19:50 MK: I think your point on identifiers is completely legitimate and it is a debate with UX because UX are always like, you don’t want people to have to log in because it just, like, cuts out the barriers. Let people use guest check outs, all that sort of stuff and as an analytics person, I’m like I absolutely want people to log in because for me, it like, yeah, you have that identifier. It makes life easier, but I agree there has to be a value to the customer about having that identifier.

20:18 MH: So what we’ve been talking about in the terminology so far is deterministic linking, right? Linking people based on some kind of primary key that determines who they are in both places. There is now a set of emerging tools to help you link people probabilistically, right? And so, that’s where I think there’s this next layer that should make things easier and there’s things happening on both sides. The Adobe’s device Co-op and I know Google is doing something as well to basically bring you into view of the person, not identified person but across all of the devices they might be using so that you get that single understanding.
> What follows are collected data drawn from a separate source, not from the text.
**config.mk**
```make
export PLATFORM = sky130hd
export DESIGN_NAME = multicycle_sequencer
export DESIGN_NICKNAME = d
export VERILOG_FILES = /design/src/rtl/multicycle_sequencer_pkg.sv /design/src/rtl/multicycle_sequencer_mem_wait_timer.sv /design/src/rtl/multicycle_sequencer.sv
export SDC_FILE = /design/constraint.sdc
export NUM_CORES = 1
export LEC_CHECK = 0
export BUFFER_PORTS_ARGS = -buffer_cell sky130_fd_sc_hd__buf_2
export CAP_MARGIN = 20
export CORE_MARGIN = 4
export CORE_UTILIZATION = 53
export DETAILED_ROUTE_END_ITERATION = 7
export PLACE_DENSITY = 0.84
export SYNTH_ARGS = -nofsm -noshare
export SYNTH_HDL_FRONTEND = slang
export SYNTH_HIERARCHICAL = 1
export SYNTH_SLANG_ARGS = --single-unit
```
**constraint.sdc**
```tcl
create_clock -name clk -period 2.35 [get_ports clk]
set_input_delay 0.235 -clock clk [delete_from_list [all_inputs] [get_ports clk]]
set_output_delay 0.235 -clock clk [all_outputs]
set_load 0.02 [all_outputs]
```
File: src/rtl/result_tx_formatter.sv
// Formats a signed result as an ASCII decimal line (or "ERR") terminated by CR LF
// and hands it character by character to the serial transmitter.
module result_tx_formatter #(
  parameter int WIDTH = 16
) (
  input  logic                    USER_CLK,
  input  logic                    USER_RST_N,
  input  logic                    Result_Valid,
  input  logic signed [WIDTH-1:0] Result,
  input  logic                    Result_Error,
  output logic                    Result_Ready,
  output logic                    TX_Request,
  output logic [7:0]              TX_Data,
  input  logic                    Busy
);

  localparam int DIGITS = 5;
  localparam int BCD_W  = 4 * DIGITS;
  localparam int BUF_N  = 8;

  typedef enum logic [2:0] {
    IDLE, CONVERT, FORMAT, WAIT_FREE, REQ, WAIT_HI, WAIT_LO, NEXT
  } state_t;

  state_t             state, state_nxt;
  logic [WIDTH-1:0]   mag;
  logic [BCD_W-1:0]   bcd;
  logic               neg;
  logic               err;
  logic [3:0]         shift_cnt;
  logic [7:0]         char_buf [BUF_N];
  logic [7:0]         fmt_buf  [BUF_N];
  logic [3:0]         fmt_len;
  logic [3:0]         len;
  logic [2:0]         idx;
  logic               last_char;

  // Double-dabble correction: any BCD nibble of 5 or more gets +3 before the shift.
  function automatic logic [BCD_W-1:0] dabble_adjust(input logic [BCD_W-1:0] b);
    logic [BCD_W-1:0] r;
    r = b;
    for (int d = 0; d < DIGITS; d++) begin
      if (b[4*d +: 4] >= 4'd5) r[4*d +: 4] = b[4*d +: 4] + 4'd3;
    end
    return r;
  endfunction

  assign last_char = ({1'b0, idx} == (len - 4'd1));

  always_comb begin
    state_nxt    = state;
    Result_Ready = 1'b0;
    TX_Request   = 1'b0;
    case (state)
      IDLE: begin
        Result_Ready = 1'b1;
        if (Result_Valid) state_nxt = Result_Error ? FORMAT : CONVERT;
      end
      CONVERT:   if (shift_cnt == 4'(WIDTH - 1)) state_nxt = FORMAT;
      FORMAT:    state_nxt = WAIT_FREE;
      WAIT_FREE: if (!Busy) state_nxt = REQ;
      REQ: begin
        TX_Request = 1'b1;
        state_nxt  = WAIT_HI;
      end
      WAIT_HI:   if (Busy) state_nxt = WAIT_LO;
      WAIT_LO:   if (!Busy) state_nxt = NEXT;
      NEXT:      state_nxt = last_char ? IDLE : REQ;
      default:   state_nxt = IDLE;
    endcase
  end

  // Line assembly: optional sign, digits without leading zeros (at least one), CR LF.
  always_comb begin
    int  pos;
    logic started;
    logic [3:0] digit;
    for (int i = 0; i < BUF_N; i++) fmt_buf[i] = 8'h00;
    pos     = 0;
    started = 1'b0;
    digit   = 4'd0;
    if (err) begin
      fmt_buf[0] = 8'h45;
      fmt_buf[1] = 8'h52;
      fmt_buf[2] = 8'h52;
      pos = 3;
    end else begin
      if (neg) begin
        fmt_buf[pos] = 8'h2D;
        pos = pos + 1;
      end
      for (int d = DIGITS - 1; d >= 0; d--) begin
        digit = bcd[4*d +: 4];
        if (digit != 4'd0 || started || d == 0) begin
          fmt_buf[pos] = {4'h3, digit};
          pos     = pos + 1;
          started = 1'b1;
        end
      end
    end
    fmt_buf[pos]     = 8'h0D;
    fmt_buf[pos + 1] = 8'h0A;
    fmt_len = 4'(pos + 2);
  end

  always_ff @(posedge USER_CLK or negedge USER_RST_N) begin
    if (!USER_RST_N) begin
      state     <= IDLE;
      mag       <= '0;
      bcd       <= '0;
      neg       <= 1'b0;
      err       <= 1'b0;
      shift_cnt <= '0;
      len       <= '0;
      idx       <= '0;
      TX_Data   <= 8'h00;
      for (int i = 0; i < BUF_N; i++) char_buf[i] <= 8'h00;
    end else begin
      state <= state_nxt;
      case (state)
        IDLE: begin
          if (Result_Valid) begin
            err       <= Result_Error;
            neg       <= Result[WIDTH-1];
            mag       <= Result[WIDTH-1] ? $unsigned(-Result) : $unsigned(Result);
            bcd       <= '0;
            shift_cnt <= '0;
          end
        end
        CONVERT: begin
          {bcd, mag} <= {dabble_adjust(bcd), mag} << 1;
          shift_cnt  <= shift_cnt + 4'd1;
        end
        FORMAT: begin
          char_buf <= fmt_buf;
          len      <= fmt_len;
          idx      <= '0;
        end
        WAIT_FREE: if (!Busy) TX_Data <= char_buf[idx];
        NEXT: begin
          idx <= idx + 3'd1;
          if (!last_char) TX_Data <= char_buf[idx + 3'd1];
        end
        default: ;
      endcase
    end
  end

endmodule

File: config.mk
export PLATFORM = sky130hd
export DESIGN_NAME = result_tx_formatter
export DESIGN_NICKNAME = d
export VERILOG_FILES = /design/src/rtl/result_tx_formatter.sv
export SDC_FILE = /design/constraint.sdc
export NUM_CORES = 1
export LEC_CHECK = 0
export ABC_AREA = 1
export BUFFER_PORTS_ARGS = -buffer_cell sky130_fd_sc_hd__buf_4
export CAP_MARGIN = 5
export CORE_MARGIN = 8
export CORE_UTILIZATION = 40
export CTS_CLUSTER_SIZE = 25
export DETAILED_ROUTE_END_ITERATION = 16
export HOLD_SLACK_MARGIN = 0.08
export SLEW_MARGIN = 5
export SYNTH_ARGS = -nofsm -noshare
export SYNTH_HDL_FRONTEND = slang
export SYNTH_SLANG_ARGS = --single-unit
File: constraint.sdc
create_clock -name USER_CLK -period 6.03 [get_ports USER_CLK]
set_input_delay 0.9045 -clock USER_CLK [delete_from_list [all_inputs] [get_ports USER_CLK]]
set_output_delay 0.9045 -clock USER_CLK [all_outputs]
set_load 0.02 [all_outputs]
==> run_summary.xml <==
<?xml version="1.0" encoding="UTF-8"?>
<metrics>
  <group name="layout">
    <metric name="multiInputGateArea" unit="sq um">5090</metric>
    <metric name="final_instance_area" unit="sq um">9120</metric>
    <metric name="layout.cells.most_common" unit="">sky130_fd_sc_hd__nand2_1</metric>
    <metric name="sequential_cell_area" unit="sq um">2630</metric>
    <metric name="final_layout_size_suffix_gt1_frac" unit="">0.0795</metric>
    <metric name="flow.area_growth_from_synthesis" unit="%">8.23</metric>
    <metric name="antenna_cells" unit="">0</metric>
    <metric name="layout_common_cells" unit="">sky130_fd_sc_hd__nand2_1 (368), sky130_fd_sc_hd__o21ai_0 (172), sky130_fd_sc_hd__inv_1 (122)</metric>
    <metric name="finalNetCount" unit="">1343</metric>
    <metric name="layout.filler_cells" unit="">2226</metric>
  </group>
  <group name="timing">
    <metric name="timing.final.setup_violations" unit="">0</metric>
    <metric name="max_slew_margin" unit="">0.332</metric>
    <metric name="finalWorstPathRequiredPeriod" unit="ns">5.12</metric>
    <metric name="fin_setup_tns" unit="ns">0</metric>
    <metric name="post-route-period-util" unit="">0.850</metric>
    <metric name="timing.fmax" unit="GHz">0.195</metric>
    <metric name="clock_skew" unit="ns">0.00703</metric>
    <metric name="tightest_slew" unit="ns">0.993</metric>
    <metric name="grt_setup_unrepaired" unit="">no</metric>
    <metric name="finalHoldViolations" unit="">0</metric>
    <metric name="hold_ws" unit="ns">0.479</metric>
    <metric name="slew_violations" unit="">0</metric>
    <metric name="setup_ws_post_layout" unit="ns">0.906</metric>
  </group>
  <group name="clock_network">
    <metric name="cts_buffer_depth" unit="">2</metric>
    <metric name="clock_tree.htree_level_count" unit="">3</metric>
    <metric name="worst_setup_hold_path_clk_slew" unit="ns">0.08</metric>
    <metric name="cts_tree" unit="">done</metric>
    <metric name="quantity_of_hold_fixing_buffers_added_after_cts" unit="">0</metric>
    <metric name="clock-sinks" unit="">105</metric>
    <metric name="postCtsSetupRepairBufs" unit="">0</metric>
    <metric name="cts.root.buffer_cell" unit="">sky130_fd_sc_hd__clkbuf_16</metric>
    <metric name="clkLatencyLatePin" unit="ns">0.36</metric>
    <metric name="cts_buffers" unit="">9</metric>
    <metric name="ctsResizeCount" unit="">0</metric>
  </group>
  <group name="detailed_routing">
    <metric name="drt_first_iter_violations" unit="">711</metric>
    <metric name="drt_first_pass_iters" unit="">6</metric>
    <metric name="routed_wl" unit="um">26700</metric>
    <metric name="route.vias.total" unit="">8586</metric>
    <metric name="drtAntennaViolNets" unit="">0</metric>
    <metric name="drt_drc_violations_left" unit="">0</metric>
    <metric name="detail_route.vias_per_cell" unit="">5.47</metric>
    <metric name="post_drt_wl_per_cell" unit="um">17.0</metric>
  </group>
  <group name="logic_synthesis">
    <metric name="synth_largest_type_area_fraction" unit="">0.312</metric>
    <metric name="ys_seq_elements" unit="">105</metric>
    <metric name="mappedNetlistNets" unit="">1347</metric>
    <metric name="yosysWarnings" unit="">0</metric>
    <metric name="synth_top_cell_by_area" unit="">sky130_fd_sc_hd__dfrtp_1</metric>
    <metric name="synth_async_sr_flop_share" unit="">1.00</metric>
    <metric name="synth_edf_count" unit="">0</metric>
    <metric name="synthesis.instances" unit="">1294</metric>
    <metric name="post_synth_instance_area" unit="sq um">8430</metric>
    <metric name="yosys_most_used_dff" unit="">sky130_fd_sc_hd__dfrtp_1</metric>
    <metric name="synthDistinctLibCells" unit="">46</metric>
    <metric name="synth_area_leaders" unit="">sky130_fd_sc_hd__dfrtp_1 (31%), sky130_fd_sc_hd__nand2_1 (16%), sky130_fd_sc_hd__o21ai_0 (10%)</metric>
    <metric name="synth_area_per_cell" unit="sq um">6.51</metric>
    <metric name="synth_sequential_area_ratio" unit="">0.312</metric>
  </group>
  <group name="die">
    <metric name="floorplan.die.height" unit="um">161</metric>
    <metric name="core_area" unit="sq um">20800</metric>
    <metric name="initial_utilization" unit="">0.405</metric>
    <metric name="placement_rows" unit="">53</metric>
    <metric name="design.portCount" unit="">31</metric>
    <metric name="die-area" unit="sq um">26000</metric>
    <metric name="floorplan.die.width" unit="um">161</metric>
  </group>
  <group name="grt">
    <metric name="grt_pass1_wl" unit="um">44300</metric>
    <metric name="antenna_found_initial" unit="">0</metric>
    <metric name="vias_in_the_first_global_route" unit="">8275</metric>
    <metric name="grt_start_max_net_pins" unit="">65</metric>
    <metric name="grt.total_usage" unit="">0.208</metric>
    <metric name="global_route.overflow_total" unit="">0</metric>
  </group>
  <group name="min_path">
    <metric name="worst_hold_path.num_cells" unit="">2</metric>
    <metric name="worst_hold_path_type" unit="">reg2reg</metric>
    <metric name="holdPathEnd" unit="">char_buf[57]$_DFFE_PN0P_</metric>
    <metric name="hold_start" unit="">char_buf[57]$_DFFE_PN0P_</metric>
  </group>
  <group name="critical_path">
    <metric name="crit_arrival" unit="ns">5.37</metric>
    <metric name="r2r_cells" unit="">27</metric>
    <metric name="worstReg2RegStart" unit="">bcd[12]$_DFFE_PN0P_</metric>
    <metric name="worstPathMaxFanout" unit="">15</metric>
    <metric name="r2r_slack" unit="ns">0.91</metric>
    <metric name="setup.worst_path.start_class" unit="">flop</metric>
    <metric name="type_of_destination_of_the_critical_path" unit="">flop</metric>
    <metric name="crit_required" unit="ns">6.28</metric>
    <metric name="worst-setup-path-type" unit="">reg2reg</metric>
    <metric name="worst_r2r_endpoint" unit="">char_buf[61]$_DFFE_PN0P_</metric>
  </group>
  <group name="place">
    <metric name="dp_worst_setup_slack" unit="ns">0.962</metric>
    <metric name="placement.io_buffers" unit="">29</metric>
    <metric name="detailed_place_hpwl" unit="um">20300</metric>
    <metric name="routabilityCongestion" unit="">0.957</metric>
    <metric name="postPlaceCellArea" unit="sq um">8830</metric>
  </group>
  <group name="flow_run">
    <metric name="timing.max_cap.violations" unit="">0</metric>
  </group>
  <group name="run_status">
    <metric name="outcome" unit="">finished clean</metric>
  </group>
</metrics>
## cell families (layout without fill, tap and decap cells)
| family | Yosys count | after routing | share of synthesized area |
|---|---|---|---|
| adders and majority gates | 32 | 32 | 0.0484 |
| and+or+nand+nor | 661 | 661 | 0.349 |
| DFF | 105 | 105 | 0.312 |
| AOI/OAI and AO/OA | 298 | 298 | 0.191 |
| xor gates and xnor gates | 14 | 14 | 0.0146 |
| buffers and inverters | 183 | 184 | 0.0842 |
| other | 1 | 1 | 0.000445 |
## routing by layer
metal / GRT usage / part of all wire / wire (um)
met1: 0.286 / 0.47 / 12500
met2: 0.321 / 0.44 / 11700
met3: 0.0341 / 0.056 / 1490
met4: 0.0838 / 0.036 / 964
met5: 0 / 0 / 0
## stage by stage
| stage | instances | util |
|---|---|---|
| global route | 1570 | 0.438 |
| CTS | 1570 | 0.438 |
| finish | 1570 | 0.438 |
| detailed placement | 1554 | 0.424 |
| global placement | 1554 | 0.424 |
| floorplan | 1294 | - |
## cells in the mapped netlist (all sizes together), types with 5 or more instances
cell	instances
buf	9
o22ai	17
clkbuf	43
a21oi	66
a31oi	6
nor3	13
xor2	9
nand2	388
ha	31
xnor2	5
o211ai	12
nand4	12
dfrtp	105
o31ai	5
nand3b	11
inv	128
o21ai	179
nand3	117
nor2	115
## flip-flops by register name (all words and copies together) (netlist names)
signal	count
char_buf	46
bcd	20
mag	16
TX_Data	7
len	4
shift_cnt	4
idx	3
state	3
err	1
neg	1
## how the worst max path moves through the flow
| stage | from | end | slack [ns] | cells past startpoint |
|---|---|---|---|---|
| floorplan | bcd[16]$_DFFE_PN0P_ | char_buf[60]$_DFFE_PN0P_ | 1.58 | 28 |
| global placement | bcd[12]$_DFFE_PN0P_ | char_buf[61]$_DFFE_PN0P_ | 1.13 | 27 |
| detailed placement | bcd[12]$_DFFE_PN0P_ | char_buf[13]$_DFFE_PN0P_ | 0.96 | 27 |
| CTS | bcd[12]$_DFFE_PN0P_ | char_buf[13]$_DFFE_PN0P_ | 0.94 | 27 |
| global route | bcd[16]$_DFFE_PN0P_ | char_buf[59]$_DFFE_PN0P_ | 0.43 | 28 |
| finish | bcd[12]$_DFFE_PN0P_ | char_buf[61]$_DFFE_PN0P_ | 0.91 | 27 |
## critical path, cell delays in order, from the launching register on
cell and delay, ns:
sky130_fd_sc_hd__dfrtp_1 0.46, sky130_fd_sc_hd__inv_1 0.14, sky130_fd_sc_hd__ha_1 0.23, sky130_fd_sc_hd__nand3_2 0.14, sky130_fd_sc_hd__nor2_8 0.24, sky130_fd_sc_hd__fa_1 0.60
sky130_fd_sc_hd__inv_1 0.24, sky130_fd_sc_hd__nand2_1 0.15, sky130_fd_sc_hd__nand2_1 0.14, sky130_fd_sc_hd__nand2_1 0.10, sky130_fd_sc_hd__inv_1 0.14, sky130_fd_sc_hd__ha_1 0.25
sky130_fd_sc_hd__inv_1 0.05, sky130_fd_sc_hd__nand2_1 0.07, sky130_fd_sc_hd__nand2_2 0.11, sky130_fd_sc_hd__inv_1 0.10, sky130_fd_sc_hd__ha_1 0.30, sky130_fd_sc_hd__nor2_1 0.24
sky130_fd_sc_hd__inv_1 0.12, sky130_fd_sc_hd__ha_1 0.26, sky130_fd_sc_hd__nand2_1 0.10, sky130_fd_sc_hd__inv_1 0.06, sky130_fd_sc_hd__nand2_2 0.11, sky130_fd_sc_hd__nand2_4 0.08
sky130_fd_sc_hd__nor2_8 0.27, sky130_fd_sc_hd__nand2_4 0.12, sky130_fd_sc_hd__nand3b_1 0.10, sky130_fd_sc_hd__nand2_1 0.05
## final cells by class
class	count	share of cell area
multi-input combinational	1006	0.558
sequential	105	0.288
inverter	131	0.0539
tap	275	0.0377
timing repair buffer	37	0.0305
clock buffer	10	0.0262
clock inverter	6	0.00521
Power is not shown: default switching activity piles up to over one toggle a cycle in this logic, so the estimate is an artifact.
And I don’t know how that’s gonna work ’cause none of that has really come to bear and so…

[chuckle]

21:14 TW: I wouldn’t say probabilistic matching being easier, I would have said that if what Moe is…

[overlapping conversation]

21:16 MH: No, it’s way more dirty…

21:19 TW: If the deterministic, you say is tough, probabilistic, all of a sudden, now you’re making a ton of decisions of false positives versus false negatives and what am I gonna do with it and when is this going to bite me in the ass if I’ve got a false positive?

21:32 MH: Well, obviously there’s things you can and you can’t do with the probabilistic match versus a deterministic one, but if you have a competent probabilistic or a combined match, based on say Adobe’s device co-op, you know that whoever’s browsing right now anonymously has also browsed via their mobile device because that’s what the device co-op is gonna do, you at least know those two things about that person at that point in time. And then once they authenticate, then you can create a deterministic match for that visitor.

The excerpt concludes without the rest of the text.